沈丁花....

 見上げる三月の空は色あせた青で、石壁に四角く区切られている。太陽はその狭い枠の外にあって、光は壁の上の方にかかるだけ。マルチェロのもとには温もりを届けてくれない。母の葬儀を終えて、マルチェロは喪服のまま石の回廊をあてどなく歩いていた。
 修道院の一角、貧しく病んだものたちを収容する救貧院の粗末な寝台で母は死んだ。最期までマルチェロの行く末を案じていたその顔は苦しげで、病と貧窮にやせ細った手は枯れ木のようだった。ドニの屋敷を追い出されてからの日々の辛苦と苦悩が生命力をすり減らして、運び込まれたときには医師の手当ても功を奏することはなかったのだ。

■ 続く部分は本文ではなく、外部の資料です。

**config.mk**
```make
export PLATFORM = sky130hd
export DESIGN_NAME = spi_reg_bridge
export DESIGN_NICKNAME = d
export VERILOG_FILES = /design/src/rtl/spi_reg_bridge.sv
export SDC_FILE = /design/constraint.sdc
export NUM_CORES = 1
export LEC_CHECK = 0
export BUFFER_PORTS_ARGS = -buffer_cell sky130_fd_sc_hd__buf_2
export CORE_MARGIN = 2
export CORE_UTILIZATION = 47
export CTS_CLUSTER_DIAMETER = 80
export DETAILED_ROUTE_END_ITERATION = 7
export GPL_ROUTABILITY_DRIVEN = 1
export PLACE_DENSITY = 0.68
export SYNTH_ARGS = -nofsm -noshare
export SYNTH_HDL_FRONTEND = slang
export SYNTH_SLANG_ARGS = --single-unit
```
**constraint.sdc**
```tcl
create_clock -name clk -period 2.5 [get_ports clk]
set_input_delay 0.5 -clock clk [delete_from_list [all_inputs] [get_ports clk]]
set_output_delay 0.5 -clock clk [all_outputs]
set_load 0.005 [all_outputs]
```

 マルチェロはふと顔を上げた。いつしか回廊を外れて修道院の奥の方に迷い込んでしまったようだった。辺りを見回しても道筋を聞くべき人もない。戻ろうと振り返っても、高い壁の僧院は見通しがきかない迷路のようだ。戸惑って踏み出せずにいると、甘い香りが鼻腔に触れた。見れば、そこだけ日差しの注ぐ裏庭の一隅に、花盛りの木がある。

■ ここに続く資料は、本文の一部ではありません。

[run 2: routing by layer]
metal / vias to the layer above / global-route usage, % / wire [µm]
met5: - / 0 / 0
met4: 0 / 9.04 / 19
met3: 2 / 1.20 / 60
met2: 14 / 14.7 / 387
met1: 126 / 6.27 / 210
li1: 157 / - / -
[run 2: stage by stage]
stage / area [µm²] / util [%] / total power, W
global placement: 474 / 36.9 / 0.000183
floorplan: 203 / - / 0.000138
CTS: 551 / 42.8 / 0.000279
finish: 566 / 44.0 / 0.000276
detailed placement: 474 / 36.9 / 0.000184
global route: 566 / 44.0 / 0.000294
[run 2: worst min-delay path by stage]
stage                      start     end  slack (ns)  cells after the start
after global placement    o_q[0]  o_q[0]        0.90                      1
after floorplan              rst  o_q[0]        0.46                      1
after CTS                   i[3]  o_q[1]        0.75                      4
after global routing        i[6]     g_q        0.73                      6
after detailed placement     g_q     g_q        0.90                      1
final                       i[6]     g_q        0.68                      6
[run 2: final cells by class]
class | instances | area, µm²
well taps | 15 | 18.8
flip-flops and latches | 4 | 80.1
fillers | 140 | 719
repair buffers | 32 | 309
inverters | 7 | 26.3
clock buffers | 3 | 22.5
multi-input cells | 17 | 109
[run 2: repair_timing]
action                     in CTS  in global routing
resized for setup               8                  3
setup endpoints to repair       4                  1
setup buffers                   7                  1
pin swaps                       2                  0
### config.mk
export PLATFORM = sky130hd
export DESIGN_NAME = axis_frame_mode_ctrl
export DESIGN_NICKNAME = d
export VERILOG_FILES = /design/src/rtl/frame_ctrl_pkg.sv /design/src/rtl/sw_debounce.sv /design/src/rtl/axis_frame_mode_ctrl.sv
export SDC_FILE = /design/constraint.sdc
export NUM_CORES = 1
export LEC_CHECK = 0
export ABC_AREA = 1
export CORE_ASPECT_RATIO = 2
export CORE_MARGIN = 4
export CORE_UTILIZATION = 40
export DETAILED_ROUTE_END_ITERATION = 7
export SLEW_MARGIN = 20
export SYNTH_ARGS = -nofsm -noshare
export SYNTH_HDL_FRONTEND = slang
export SYNTH_SLANG_ARGS = --single-unit
### constraint.sdc
create_clock -name aclk -period 1.8 [get_ports aclk]
set_input_delay 0.18 -clock aclk [delete_from_list [all_inputs] [get_ports aclk]]
set_output_delay 0.18 -clock aclk [all_outputs]
set_load 0.02 [all_outputs]
### src/rtl/frame_ctrl_pkg.sv
// Shared types and default geometry for the AXI4-Stream frame sequencer.
package frame_ctrl_pkg;

  typedef enum logic [0:0] {
    StIdle   = 1'b0,
    StActive = 1'b1
  } state_e;

  localparam int unsigned HActiveDefault = 640;
  localparam int unsigned VActiveDefault = 480;

endpackage

### src/rtl/sw_debounce.sv
// Synchronizes an asynchronous switch and changes the output only after it
// has held its new level for DebCycles consecutive clocks.
module sw_debounce #(
  parameter int unsigned SyncStages = 2,
  parameter int unsigned DebCycles  = 1_000_000
) (
  input  logic clk_i,
  input  logic rst_ni,
  input  logic sw_i,
  output logic sw_o
);

  localparam int unsigned CntW = (DebCycles > 1) ? $clog2(DebCycles) : 1;
  localparam logic [CntW-1:0] CntMax = CntW'(DebCycles - 1);

  logic [SyncStages-1:0] sync_q;
  logic                  sw_sync;
  logic                  sw_q, sw_d;
  logic [CntW-1:0]       cnt_q, cnt_d;

  assign sw_sync = sync_q[SyncStages-1];

  always_ff @(posedge clk_i or negedge rst_ni) begin
    if (!rst_ni) begin
      sync_q <= '0;
      sw_q   <= 1'b0;
      cnt_q  <= '0;
    end else begin
      sync_q <= {sync_q[SyncStages-2:0], sw_i};
      sw_q   <= sw_d;
      cnt_q  <= cnt_d;
    end
  end

  // Any cycle where the synced level agrees with the output restarts the count.
  always_comb begin
    sw_d  = sw_q;
    cnt_d = '0;
    if (sw_sync != sw_q) begin
      if (cnt_q == CntMax) begin
        sw_d  = sw_sync;
      end else begin
        cnt_d = cnt_q + CntW'(1);
      end
    end
  end

  assign sw_o = sw_q;

endmodule
$ cat config.mk
export PLATFORM = sky130hd
export DESIGN_NAME = prescale_ratio_ctrl
export DESIGN_NICKNAME = d
export VERILOG_FILES = /design/src/rtl/prescale_ratio_ctrl_pkg.sv /design/src/rtl/prescale_ratio_ctrl_lut.sv /design/src/rtl/prescale_ratio_ctrl.sv
export SDC_FILE = /design/constraint.sdc
export NUM_CORES = 1
export LEC_CHECK = 0
export ABC_AREA = 1
export CORE_MARGIN = 2
export CORE_UTILIZATION = 52
export CTS_BUF_LIST = sky130_fd_sc_hd__clkbuf_16
export DETAILED_ROUTE_END_ITERATION = 12
export PLACE_DENSITY = 0.76
export SYNTH_ARGS = -nofsm -noshare
export SYNTH_HDL_FRONTEND = slang
export SYNTH_SLANG_ARGS = --single-unit
$ cat constraint.sdc
create_clock -name CLK -period 1.75 [get_ports CLK]
set_input_delay 0.525 -clock CLK [delete_from_list [all_inputs] [get_ports CLK]]
set_output_delay 0.525 -clock CLK [all_outputs]
set_load 0.02 [all_outputs]
$ cat src/rtl/prescale_ratio_ctrl_pkg.sv
// Shared constants for the UART RX prescale/divide-ratio controller:
// legal prescale codes, their divide ratios, and the controller state encoding.
package prescale_ratio_ctrl_pkg;

  // Legal prescale codes
  localparam int unsigned PRESC_32 = 32;
  localparam int unsigned PRESC_16 = 16;
  localparam int unsigned PRESC_8  = 8;
  localparam int unsigned PRESC_4  = 4;

  // Divide ratios driven to ClkDiv for each code
  localparam int unsigned RATIO_1 = 1;
  localparam int unsigned RATIO_2 = 2;
  localparam int unsigned RATIO_4 = 4;
  localparam int unsigned RATIO_8 = 8;

  typedef enum logic [2:0] {
    StIdle,
    StCheck,
    StWaitTick,
    StApply,
    StSettle
  } state_e;

endpackage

 歩み寄れば子供の背丈ほどの細い木だ。花は一つひとつは小さく白く星の形で、花弁の外側は赤い。ドニの屋敷にもこの木は生えており、母の膝の上でその名を聞いた、とマルチェロは考えた。なんという名だったか。そうだ、確か。
「――沈丁花じゃ、ここは陽だまりでのう、修道院の中で一番早く咲くのじゃよ」
 すぐ近くで聞こえた声に驚いて振り返ると、いつの間にか背後に小柄な老人が立っていた。修道院長だと遠目に見て聞かされていた老人は長い髭と温かい眼差しの持ち主だったが、マルチェロは返事をせず、皺だらけの手が花に触れるのを見ていた。
「母の葬儀でのおまえの態度は立派じゃった」
 慈しみ深い目は花に微笑みかけ、それからゆっくりとマルチェロを向き直った。
「だが、今は嘆きのときじゃ」
 静かな言葉であった。だが心からなる哀れみと、そして深い悲しみがあった。マルチェロはしばらく老人を見上げた。やがてその目から涙が溢れ出した。
「おいで、マルチェロや」
 呼ばれるままに老人の衣にしがみついた。母を救えなかった自分への怒り、母を助けなかった父への憤り、自分を置いていった母への怒り、そしてすべてにまさる身を切るような悲しみ。寂しさ。やるせなさ。幼い体に畳み込まれていた激情に慟哭する子供を、オディロは長いあいだじっと抱きしめていた。